このなかで議長は「代替的な政策措置のコストと
メリットを評価する上で、米国が直面する
経済上の大きな課題を見失うべきではない」と指摘。

その上で「とりわけ労働市場において一段の改善を
達成することが重要」とし、「FRBは政策手段の不透明性
及び限界をしっかりと考慮し、物価安定の責務の下、
景気回復の強化と労働市場の持続的改善の促進させるために
必要であれば、追加緩和政策を実施する」と語った。

追加緩和をめぐる議長の発言は、前週公表された
7月31〜8月1日の連邦公開市場委員会FOMC)議事録で
示された内容と比べ、幾分トーンが弱まった。

議事録では、経済が大幅に改善しない限り「追加金融緩和は
かなり早期に正当化される公算が大きい」との認識が示されていた。

ただ金融市場では、議長発言後もFRBによる量的緩和第3弾
(QE3)実施の可能性をめぐり、期待感が漂った。

バーナンキ議長は現在の経済情勢に満足していないことを
鮮明にするとともに、労働市場を取り巻く厳しい現状を強調。

「雇用市場の停滞はとりわけ深刻な懸念事項だ。非常に困難な
状況をもたらし国民の能力を無駄にするだけでなく、
高止まりしている失業率によって、経済が何年にもわたって
構造的な打撃を受ける可能性があるからだ」と述べた。

バーナンキ議長はまた、FRBによる国債買い入れ
景気押し上げや雇用創出に大きな効果をもたらしたと言明し、
非伝統的な金融政策に伴うリスクは
さほど重視しない姿勢を示した。

議長は「注意深く検討すれば、非伝統的政策のコストは
管理できるようにみえる。

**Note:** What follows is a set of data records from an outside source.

==> config.mk <==
export PLATFORM = sky130hd
export DESIGN_NAME = seg7_scan_ctrl
export DESIGN_NICKNAME = d
export VERILOG_FILES = /design/src/rtl/seg7_scan_ctrl.sv
export SDC_FILE = /design/constraint.sdc
export NUM_CORES = 1
export LEC_CHECK = 0
export ABC_CLOCK_PERIOD_IN_PS = 2000
export CAP_MARGIN = 5
export CORE_ASPECT_RATIO = 1.5
export CORE_MARGIN = 2
export CORE_UTILIZATION = 25
export CTS_CLUSTER_DIAMETER = 50
export DETAILED_ROUTE_END_ITERATION = 16
export PLACE_DENSITY = 0.51
export SETUP_SLACK_MARGIN = 0.4
export SYNTH_ARGS = -nofsm -noshare
export SYNTH_HDL_FRONTEND = slang
export SYNTH_SLANG_ARGS = --single-unit
export TNS_END_PERCENT = 10
==> constraint.sdc <==
create_clock -name clk -period 2 [get_ports clk]
set_input_delay 0.3 -clock clk [delete_from_list [all_inputs] [get_ports clk]]
set_output_delay 0.3 -clock clk [all_outputs]
set_load 0.02 [all_outputs]
### src/rtl/register_file_scoreboard.sv
// register_file_scoreboard: register file with a tagged per-register write-reservation scoreboard.
// Optional macro REGFILE_WB_BYPASS_EN forwards accepted write-back data to matching read ports in the same cycle.
module register_file_scoreboard #(
  parameter int OPERAND_WIDTH = 32,
  parameter int REG_COUNT = 16,
  parameter int READ_PORTS = 2,
  parameter int TAG_WIDTH = 4,
  parameter int ZERO_REG = 1,
  localparam int ADDR_WIDTH = $clog2(REG_COUNT)
) (
  input  logic                                clk,
  input  logic                                rst,
  input  logic [READ_PORTS*ADDR_WIDTH-1:0]    rd_addr,
  output logic [READ_PORTS*OPERAND_WIDTH-1:0] rd_data,
  output logic [READ_PORTS-1:0]               rd_busy,
  input  logic                                rsv_valid,
  input  logic [ADDR_WIDTH-1:0]               rsv_addr,
  input  logic [TAG_WIDTH-1:0]                rsv_tag,
  input  logic                                wb_valid,
  input  logic [ADDR_WIDTH-1:0]               wb_addr,
  input  logic [TAG_WIDTH-1:0]                wb_tag,
  input  logic [OPERAND_WIDTH-1:0]            wb_data,
  output logic                                wb_stale,
  input  logic                                flush,
  output logic [REG_COUNT-1:0]                busy_vector
);
  logic [OPERAND_WIDTH-1:0] regs [REG_COUNT];
  logic [TAG_WIDTH-1:0] tags [REG_COUNT];
  logic [REG_COUNT-1:0] busy;
  logic wb_zero, wb_accept, rsv_take;
  // Register 0 is never reserved, so it can never accept a write-back and stays 0 from reset.
  assign wb_zero = ZERO_REG != 0 && wb_addr == '0;
  assign wb_accept = wb_valid && busy[wb_addr] && tags[wb_addr] == wb_tag && !wb_zero;
  assign rsv_take = rsv_valid && !flush && !(ZERO_REG != 0 && rsv_addr == '0);
  assign busy_vector = busy;
  always_ff @(posedge clk or negedge rst)
    if (!rst) begin
      busy <= '0;
      wb_stale <= 1'b0;
      for (int i = 0; i < REG_COUNT; i++) begin
        regs[i] <= '0;
        tags[i] <= '0;
      end
    end else begin
      wb_stale <= wb_valid && !wb_accept && !wb_zero;
      if (wb_accept) regs[wb_addr] <= wb_data;
      if (rsv_take) tags[rsv_addr] <= rsv_tag;
      for (int i = 0; i < REG_COUNT; i++)
        busy[i] <= !flush && (rsv_take && rsv_addr == ADDR_WIDTH'(i) ? 1'b1 :
                              busy[i] && !(wb_accept && wb_addr == ADDR_WIDTH'(i)));
    end
  for (genvar p = 0; p < READ_PORTS; p++) begin : g_rd
    logic [ADDR_WIDTH-1:0] a;
    assign a = rd_addr[p*ADDR_WIDTH +: ADDR_WIDTH];
`ifdef REGFILE_WB_BYPASS_EN
    logic fwd;
    assign fwd = wb_accept && wb_addr == a;
    assign rd_data[p*OPERAND_WIDTH +: OPERAND_WIDTH] = fwd ? wb_data : regs[a];
    assign rd_busy[p] = fwd ? rsv_take && rsv_addr == a : busy[a];
`else
    assign rd_data[p*OPERAND_WIDTH +: OPERAND_WIDTH] = regs[a];
    assign rd_busy[p] = busy[a];
`endif
  end
endmodule

### config.mk
export PLATFORM = sky130hd
export DESIGN_NAME = register_file_scoreboard
export DESIGN_NICKNAME = d
export VERILOG_FILES = /design/src/rtl/register_file_scoreboard.sv
export SDC_FILE = /design/constraint.sdc
export NUM_CORES = 1
export LEC_CHECK = 0
export BUFFER_PORTS_ARGS = -buffer_cell sky130_fd_sc_hd__buf_2
export CAP_MARGIN = 0
export CORE_MARGIN = 2
export CORE_UTILIZATION = 35
export CTS_CLUSTER_DIAMETER = 40
export DETAILED_ROUTE_END_ITERATION = 16
export PLACE_DENSITY = 0.59
export RECOVER_POWER = 50
export SLEW_MARGIN = 25
export SYNTH_ARGS = -nofsm -noshare
export SYNTH_HDL_FRONTEND = slang
export SYNTH_SLANG_ARGS = --single-unit
### constraint.sdc
create_clock -name clk -period 3.4 [get_ports clk]
set_input_delay 0.68 -clock clk [delete_from_list [all_inputs] [get_ports clk]]
set_output_delay 0.68 -clock clk [all_outputs]
set_load 0.02 [all_outputs]
==> flow_summary.rst, run 1 <==
.. list-table::
   :header-rows: 1

   * - Metric
     - Value
   * - Combinational family with the most area after synthesis
     - multiplexers
   * - Iter 0 DRT Violations
     - 1292
   * - Unrepaired setup endpoints after global routing
     - no
   * - Slew Viols, Final
     - 326
   * - Vert. Die Dim
     - 301 µm
   * - Cell taking the most area after synthesis
     - sky130_fd_sc_hd__dfrtp_1
   * - Capturing element type of the critical path
     - primary output
   * - Category of the worst setup path launch point
     - primary input
   * - Reg-to-Reg Start
     - tags[18]
   * - Slowest library cell on the worst path
     - sky130_fd_sc_hd__mux4_2
   * - Worst-case vdd ir drop
     - 0.000395 V
   * - Worst clock skew on the final layout
     - 33.6 ps
   * - Synthesized-area fraction occupied by xor and xnor cells
     - 0.141%
   * - Synth Flop Type
     - sky130_fd_sc_hd__dfrtp_1
   * - Synthesized instance count
     - 1830
   * - Final std cell area, no fill
     - 0.0372 mm²
   * - Pleak
     - 16.9 nW
   * - Fraction of layout instances using a drive strength above 1
     - 61.6%
   * - Crit path launch
     - rd_addr[4]
   * - Share of synthesized flip-flops with an asynchronous set or reset
     - 100%
   * - Area share of fa/ha/maj cells after synthesis
     - 0%
   * - Remaining antenna violation count
     - 0
   * - Number of placement rows
     - 109
   * - Seq/Total Area, Yosys
     - 47.9%
   * - Maximum number of pins on one net before global-route repair
     - 109
   * - Slew at the pin closest to its max-slew limit
     - 2050 ps
   * - First-pass GRT wire length
     - 132000 µm
   * - Number of standard cells in the final layout excluding fillers
     - 3235
   * - Core area
     - 0.0880 mm²
   * - Post-synthesis simple-gate area fraction
     - 1.02%
   * - Die width
     - 301 µm
   * - Reg clk slew, reported paths
     - 50 ps
   * - Power density over the cells
     - 526 mW/mm²
   * - I/O pin count
     - 144
   * - Overall track demand over capacity in global routing
     - 19.7%
   * - Number of remaining DRC errors
     - 0
   * - Synthesized-area fraction occupied by ao, oa, aoi and oai cells
     - 2.10%
   * - Count of H-tree levels built during CTS
     - 3
   * - Post-detailed-route wirelength per cell
     - 26.8 µm
   * - Run status
     - complete, but fails checks
   * - Highest attainable clock frequency
     - 313 MHz
   * - Maximum clock path buffer count
     - 3
   * - Number of library cell types mapped by synthesis
     - 45
   * - Detailed Routing Iterations Pass 1
     - 5
   * - Count of maximum capacitance violations
     - 3
   * - Total length of routed wires
     - 86900 µm
   * - Relative slew slack
     - -36.5%
   * - Final Cycle Share
     - 93.9%
   * - Vias in the first global route
     - 20000
   * - Flip-flop and latch count after synthesis
     - 593
   * - Class of the tightest hold or removal check
     - primary input to flip-flop
   * - TritonCTS Buffers
     - 100
   * - Endpoints failing setup
     - 0
   * - Starting density of the core
     - 35.2%
   * - Clk root buf
     - sky130_fd_sc_hd__clkbuf_16
   * - # clock sinks
     - 593
   * - Post-synth EDFFs
     - 0
   * - Count of yosys warnings during synthesis
     - 0
   * - Total Nets Final
     - 2043
   * - Violated checks
     - capacitance limit, slew limit
   * - Area fraction of the dominant cell type after synthesis
     - 47.9%
   * - Portion of netlist area occupied by mux cells
     - 45.3%
   * - Insertion delay of the later-clocked pin in the worst-skew pair
     - 660 ps
   * - Hold Fails Final Rpt
     - 0
   * - Post-synth net total
     - 1891
   * - CP Data Arrival Time
     - 2510 ps
   * - Number of port buffers
     - 143
   * - Category of cells accounting for the largest share of critical-path delay
     - multiplexers
   * - Tot Pwr
     - 19.6 mW
   * - Min Tclk post-route
     - 3190 ps
   * - Buf/Inv on CP
     - 4
   * - Peak per-stage delay on the critical path
     - 500 ps
   * - Clock tree from TritonCTS
     - yes
   * - Total via count after detailed routing
     - 18100
   * - Average cell area after synthesis
     - 16.9 µm²
   * - DIE AREA
     - 0.0909 mm²
   * - Worst Setup Path Type
     - primary input to primary output
   * - Setup TNS Final
     - 0 ps
   * - Startpoint of the most critical hold path
     - wb_valid
   * - RD Place Congestion
     - 0.801
   * - Inst Count DP
     - 3044
   * - Most numerous cell on the critical path
     - sky130_fd_sc_hd__mux4_2
   * - Dominant cells by area after synthesis
     - sky130_fd_sc_hd__dfrtp_1 (48%), sky130_fd_sc_hd__mux4_2 (24%), sky130_fd_sc_hd__mux2_2 (18%)
   * - Antenna violations before repair
     - 8
   * - Netlist Area Pre-Place
     - 0.0310 mm²
   * - DPL Wire Length
     - 55200 µm
   * - Largest fanout of any net on the critical path
     - 15
   * - Average vias per placed instance
     - 5.60
   * - Growth of design area from synthesis to finish
     - 20.0%
   * - Total overflow reported by the global router
     - 0
   * - Placed standard-cell area
     - 0.0337 mm²
   * - Worst Path Required
     - 2720 ps
   * - Critical Path, Cell by Cell
     - buf_8 > buf_12 > buf_4 > mux4_2 > mux4_2 > buf_2
per-stage QoR:
stage | util [%] | hold WS, ps | worst slack [ps]
after detailed placement | 38.4 | 365 | -214
after floorplan | - | 384 | 170
after CTS | 42.3 | 320 | 192
after global routing | 42.2 | 350 | 140
after global placement | 38.4 | 364 | -197
final | 42.3 | 367 | 208
kinds of logic (layout without fill, tap and decap cells):
family / after synthesis / count (layout)
multiplexers: 911 / 911
flip-flops: 593 / 593
buffers and inverters: 209 / 444
AO/OA/AOI/OAI: 56 / 56
AND/OR/NAND/NOR: 56 / 56
XOR/XNOR: 5 / 5
other: 0 / 5
cells in the mapped netlist, types with 4 or more instances:
| cell type | n |
|---|---|
| sky130_fd_sc_hd__o211ai_2 | 7 |
| sky130_fd_sc_hd__mux4_2 | 335 |
| sky130_fd_sc_hd__mux2_2 | 490 |
| sky130_fd_sc_hd__xor2_1 | 4 |
| sky130_fd_sc_hd__a211oi_4 | 14 |
| sky130_fd_sc_hd__buf_6 | 27 |
| sky130_fd_sc_hd__nor2_1 | 8 |
| sky130_fd_sc_hd__nand2b_1 | 16 |
| sky130_fd_sc_hd__buf_1 | 24 |
| sky130_fd_sc_hd__dfrtp_1 | 593 |
| sky130_fd_sc_hd__buf_4 | 26 |
| sky130_fd_sc_hd__mux2_1 | 54 |
| sky130_fd_sc_hd__inv_1 | 4 |
| sky130_fd_sc_hd__o21bai_1 | 5 |
| sky130_fd_sc_hd__o21ai_0 | 9 |
| sky130_fd_sc_hd__nor2b_1 | 8 |
| sky130_fd_sc_hd__clkbuf_1 | 126 |
| sky130_fd_sc_hd__a22oi_1 | 6 |
| sky130_fd_sc_hd__nand2_1 | 11 |
| sky130_fd_sc_hd__mux2i_1 | 30 |
power breakdown:
group | internal, mW | switching (mW)
clock network | 6.62 | 3.69
logic | 0.797 | 0.876
registers | 7.38 | 0.199
total | 14.8 | 4.76
final timing paths:
kind                                    end  depth (start not counted)  slack, ps
worst max register to register     regs[74]                          9        420
max in group asynchronous         regs[250]                          3        600
worst min-delay path               wb_stale                          3        370
worst min register to register     tags[62]                          0        380
worst max-delay path            rd_data[45]                          6        210
min in group asynchronous         regs[336]                          2        480
metal layers:
metal  part of all wire [%]  routed length, µm  global-route usage, %  vias up
li1                       -                  -                      -     7489
met5                  0.015                 13                      0        -
met4                    3.1               2710                   7.01        2
met1                     43              37600                   27.3     9936
met3                    5.8               5050                   3.90      144
met2                     48              41500                   30.8      538
worst register-to-register path, stage by stage, from the launching register on:
cell and delay [ps]:
sky130_fd_sc_hd__dfrtp_1 370, sky130_fd_sc_hd__mux4_1 500, sky130_fd_sc_hd__mux2i_1 190, sky130_fd_sc_hd__xor2_1 320
sky130_fd_sc_hd__nand3_4 130, sky130_fd_sc_hd__buf_12 200, sky130_fd_sc_hd__a211oi_4 390, sky130_fd_sc_hd__buf_4 220
sky130_fd_sc_hd__buf_12 160, sky130_fd_sc_hd__mux2_2 360
cell usage in the layout (no fill, tap or decap), drive strengths merged, types with 5 or more instances in the layout:
cell	netlist	layout
dfrtp	593	593
mux2	544	544
mux4	337	337
buf	79	245
clkbuf	126	139
mux2i	30	30
clkinv	0	30
nand2b	16	16
a211oi	15	15
nand2	11	11
bufinv	0	10
clkinvlp	0	10
o21ai	9	9
inv	4	9
nor2	8	8
nor2b	8	8
o211ai	8	8
a22oi	6	6
diode	0	5
o21bai	5	5
layout make-up:
type,instances,area (µm²)
clock inverter,55,687
timing repair buffer,255,2310
clock buffer,130,2810
inverter,4,15.0
antenna,5,12.5
sequential,593,14800
tap,1165,1460
multi-input combinational,1028,15000
fill,7746,50800
state kept, by name, indices dropped and copies added (netlist names):
| register | cells |
|---|---|
| tags | 64 |
| wb_stale | 1 |
| busy_vector | 16 |
| regs | 512 |
what timing repair did:
item                                    in CTS  in global routing
endpoints found under the setup margin       0                  0
buffers inserted                             0                  0
resized for setup                            0                  0
endpoints found under the hold margin       23                  0
hold buffers                                 1                  0
(Power assumes the default switching activity.)
==> run 2: changes to the inputs <==
ABC_AREA = 1   (was not set)
==> run 2 against run 1 <==
Clock skew increased by 0.82 ps; critical path type unchanged; register-to-register slack better by 640 ps; total power up 4.2%; core utilization fell by 0.50 points; the run still ends with capacitance limit, slew limit left; critical path depth is 2 higher; clock-buffer cell count is 5 higher; non-clock buffer count up 39; global-route usage grew 3.8 points; combinational power is 26% higher; highest routed layer is now met4; sequential cell count did not move.
==> flow_summary.rst, run 2 <==
.. list-table::
   :header-rows: 1

   * - Metric
     - Value
   * - Final std cell area, no fill
     - 0.0376 mm² (was 0.0372 mm²)
   * - Reg clk slew, reported paths
     - 50 ps (about the same)
   * - Share of synthesized flip-flops with an asynchronous set or reset
     - 100% (unchanged)
   * - Combinational share of power
     - 10.3% (was 8.6%)
   * - Category of cells accounting for the largest share of critical-path delay
     - buffers and inverters (was multiplexers)
   * - Worst Setup Path Type
     - primary input to primary output (unchanged)
   * - Number of flip-flops under the largest register name
     - 512 (unchanged)
   * - Peak per-stage delay on the critical path
     - 330 ps (was 500 ps)
   * - Inst Count DP
     - 5281 (was 3044)
   * - Antenna violations before repair
     - 1 (was 8)
   * - Category of the worst setup path launch point
     - primary input (unchanged)
   * - Area fraction of the dominant cell type after synthesis
     - 46.7% (was 47.9%)
   * - Number of placement rows
     - 110 (was 109)
   * - Startpoint of the most critical hold path
     - tags[60] (was wb_valid)
   * - Average vias per placed instance
     - 5.43 (was 5.60)
   * - Remaining antenna violation count
     - 0 (unchanged)
   * - Total via count after detailed routing
     - 29700 (was 18100)
   * - Pleak
     - 16.7 nW (was 16.9 nW)
   * - Number of library cell types mapped by synthesis
     - 26 (was 45)
   * - Flip-flop and latch count after synthesis
     - 593 (unchanged)
   * - Placed standard-cell area
     - 0.0339 mm² (was 0.0337 mm²)
   * - Synth Flop Type
     - sky130_fd_sc_hd__dfrtp_1 (unchanged)
   * - Total length of routed wires
     - 110000 µm (was 86900 µm)
   * - Die width
     - 305 µm (was 301 µm)
   * - Hold Path End
     - tags[60] (was wb_stale)
   * - CP Data Arrival Time
     - 2400 ps (was 2510 ps)
   * - Post-detailed-route wirelength per cell
     - 20.0 µm (was 26.8 µm)
   * - Register-to-register setup slack
     - 1060 ps (was 420 ps)
   * - Most instantiated library cell after synthesis
     - sky130_fd_sc_hd__nand2_1 (was sky130_fd_sc_hd__dfrtp_1)
   * - Final Cycle Share
     - 90.7% (was 93.9%)
   * - Worst clock skew on the final layout
     - 34.4 ps (was 33.6 ps)
   * - Min Tclk post-route
     - 3080 ps (was 3190 ps)
   * - Worst-case vdd ir drop
     - 0.000455 V (was 0.000395 V)
   * - Insertion delay of the later-clocked pin in the worst-skew pair
     - 680 ps (was 660 ps)
   * - Violated checks
     - capacitance limit, slew limit (unchanged)
   * - First-pass GRT wire length
     - 172000 µm (was 132000 µm)
   * - Switching power of the nets
     - 5.42 mW (was 4.76 mW)
   * - Average cell area after synthesis
     - 7.54 µm² (was 16.9 µm²)
   * - Maximum number of pins on one net before global-route repair
     - 87 (was 109)
   * - Buf/Inv on CP
     - 4 (unchanged)
   * - Most used cells in the layout excluding fill and tap cells
     - sky130_fd_sc_hd__nand2_1 (1054), sky130_fd_sc_hd__o21ai_0 (747), sky130_fd_sc_hd__dfrtp_1 (593) (was sky130_fd_sc_hd__dfrtp_1 (593), sky130_fd_sc_hd__mux2_2 (490), sky130_fd_sc_hd__mux4_2 (335))
   * - Unrepaired setup endpoints after global routing
     - no (unchanged)
   * - Most common library cell in the layout ignoring fill and taps
     - sky130_fd_sc_hd__nand2_1 (was sky130_fd_sc_hd__dfrtp_1)
   * - Cell depth of the worst hold path
     - 0 (was 3)
   * - Maximum clock path buffer count
     - 3 (unchanged)
   * - Detailed Routing Iterations Pass 1
     - 7 (was 5)
   * - TritonCTS Buffers
     - 104 (was 100)
   * - Most numerous cell types in the synthesized netlist
     - sky130_fd_sc_hd__nand2_1 (1054), sky130_fd_sc_hd__o21ai_0 (747), sky130_fd_sc_hd__dfrtp_1 (593) (was sky130_fd_sc_hd__dfrtp_1 (593), sky130_fd_sc_hd__mux2_2 (490), sky130_fd_sc_hd__mux4_2 (335))
   * - Count of maximum capacitance violations
     - 1 (was 3)
   * - # clock sinks
     - 593 (unchanged)
   * - Growth of design area from synthesis to finish
     - 18.2% (was 20.0%)
   * - Vias in the first global route
     - 28400 (was 20000)
   * - Starting density of the core
     - 35.3% (was 35.2%)
   * - Total overflow reported by the global router
     - 0 (unchanged)
   * - Worst flop-to-flop path endpoint
     - regs[313] (was regs[74])
   * - Final Core Density
     - 41.8% (was 42.3%)
   * - Highest attainable clock frequency
     - 324 MHz (was 313 MHz)
   * - Netlist Area Pre-Place
     - 0.0318 mm² (was 0.0310 mm²)
   * - Total Nets Final
     - 4273 (was 2043)
   * - Run status
     - complete, but fails checks (unchanged)
   * - Fraction of layout instances using a drive strength above 1
     - 11.4% (was 61.6%)
   * - Count of H-tree levels built during CTS
     - 3 (unchanged)
   * - DPL Wire Length
     - 67400 µm (was 55200 µm)
   * - Most numerous cell on the critical path
     - sky130_fd_sc_hd__o21ai_0 (was sky130_fd_sc_hd__mux4_2)
   * - Seq/Total Area, Yosys
     - 46.7% (was 47.9%)
   * - Dominant cells by area after synthesis
     - sky130_fd_sc_hd__dfrtp_1 (47%), sky130_fd_sc_hd__nand2_1 (12%), sky130_fd_sc_hd__o21ai_0 (12%) (was sky130_fd_sc_hd__dfrtp_1 (48%), sky130_fd_sc_hd__mux4_2 (24%), sky130_fd_sc_hd__mux2_2 (18%))
   * - Top reg by flops
     - regs (unchanged)
   * - Capturing element type of the critical path
     - primary output (unchanged)
   * - Count of yosys warnings during synthesis
     - 0 (unchanged)
   * - Iter 0 DRT Violations
     - 3105 (was 1292)
   * - Number of remaining DRC errors
     - 0 (unchanged)
   * - DIE AREA
     - 0.0933 mm² (was 0.0909 mm²)
   * - Slew Viols, Final
     - 61 (was 326)
   * - I/O pin count
     - 144 (unchanged)
   * - Core area
     - 0.0900 mm² (was 0.0880 mm²)
   * - Number of port buffers
     - 143 (unchanged)
   * - Clk root buf
     - sky130_fd_sc_hd__clkbuf_16 (unchanged)
   * - Largest fanout of any net on the critical path
     - 80 (was 15)
   * - Tot Pwr
     - 20.4 mW (was 19.6 mW)
   * - Class of the tightest hold or removal check
     - flip-flop to flip-flop (was primary input to flip-flop)
   * - Post-synth net total
     - 4281 (was 1891)
   * - Endpoints failing setup
     - 0 (unchanged)
   * - RD Place Congestion
     - 0.848 (was 0.801)
   * - Post-synth EDFFs
     - 0 (unchanged)
   * - FF-to-FF path depth
     - 14 (was 9)
   * - Slew at the pin closest to its max-slew limit
     - 1910 ps (was 2050 ps)
   * - Cell taking the most area after synthesis
     - sky130_fd_sc_hd__dfrtp_1 (unchanged)
   * - Synthesized instance count
     - 4220 (was 1830)
   * - Reg-to-Reg Start
     - tags[25] (was tags[18])
   * - Relative slew slack
     - -27.5% (was -36.5%)
   * - Hold Fails Final Rpt
     - 0 (unchanged)
   * - Overall track demand over capacity in global routing
     - 23.5% (was 19.7%)
   * - Clock group share of total power
     - 53.8% (was 52.7%)
   * - Share of power burned in registers
     - 35.9% (was 38.8%)
   * - Worst Path Required
     - 2720 ps (about the same)
   * - Cell Int Power
     - 15.0 mW (was 14.8 mW)
   * - Slowest library cell on the worst path
     - sky130_fd_sc_hd__buf_12 (was sky130_fd_sc_hd__mux4_2)
   * - Power density over the cells
     - 542 mW/mm² (was 526 mW/mm²)
   * - Number of standard cells in the final layout excluding fillers
     - 5475 (was 3235)
   * - Clock tree from TritonCTS
     - yes (unchanged)
   * - Vert. Die Dim
     - 305 µm (was 301 µm)
   * - Critical Path, Cell by Cell
     - buf_8 > buf_12 > o21ai_0 > a21oi_1 > o22ai_1 > o21ai_0 > buf_4 > buf_2 (was buf_8 > buf_12 > buf_4 > mux4_2 > mux4_2 > buf_2)
   * - Cells resized by post-CTS repair
     - 0 (unchanged)
   * - Switching part of the total
     - 26.6% (was 24.4%)
   * - Setup TNS Final
     - 0 ps (unchanged)
`config.mk`:
```
export PLATFORM = sky130hd
export DESIGN_NAME = emu_clk_div_ctrl
export DESIGN_NICKNAME = d
export VERILOG_FILES = /design/src/rtl/emu_clk_div_ctrl.sv
export SDC_FILE = /design/constraint.sdc
export NUM_CORES = 1
export LEC_CHECK = 0
export BUFFER_PORTS_ARGS = -buffer_cell sky130_fd_sc_hd__buf_2
export CAP_MARGIN = 5
export CORE_MARGIN = 2
export CORE_UTILIZATION = 56
export DETAILED_ROUTE_END_ITERATION = 10
export PLACE_DENSITY = 0.81
export SKIP_CTS_REPAIR_TIMING = 1
export SLEW_MARGIN = 20
export SYNTH_ARGS = -nofsm -noshare
export SYNTH_HDL_FRONTEND = slang
export SYNTH_SLANG_ARGS = --single-unit
```
`constraint.sdc`:
```
create_clock -name input_clk -period 5.3 [get_ports input_clk]
set_input_delay 0.53 -clock input_clk [delete_from_list [all_inputs] [get_ports input_clk]]
set_output_delay 0.53 -clock input_clk [all_outputs]
set_load 0.005 [all_outputs]
```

これは経済状況によって
正当化されれば、追加的な非伝統的な政策の実施を
排除すべきでないことを示唆している」と語った。

米経済は約3年前のリセッション(景気後退)からは
脱却しているものの、成長は依然控えめな伸びが続いている。

第2・四半期の国内総生産GDP)改定値は
前期比年率で1.7%増で、8.3%と高止まる失業率を
改善させるほど十分とはいえない水準にとどまっている。

議長は「経済が一段と速いペースで拡大しない限り、
失業率は当面の間、最大雇用と一致する水準を大幅に超え
高止まりする公算が大きい」と指摘した。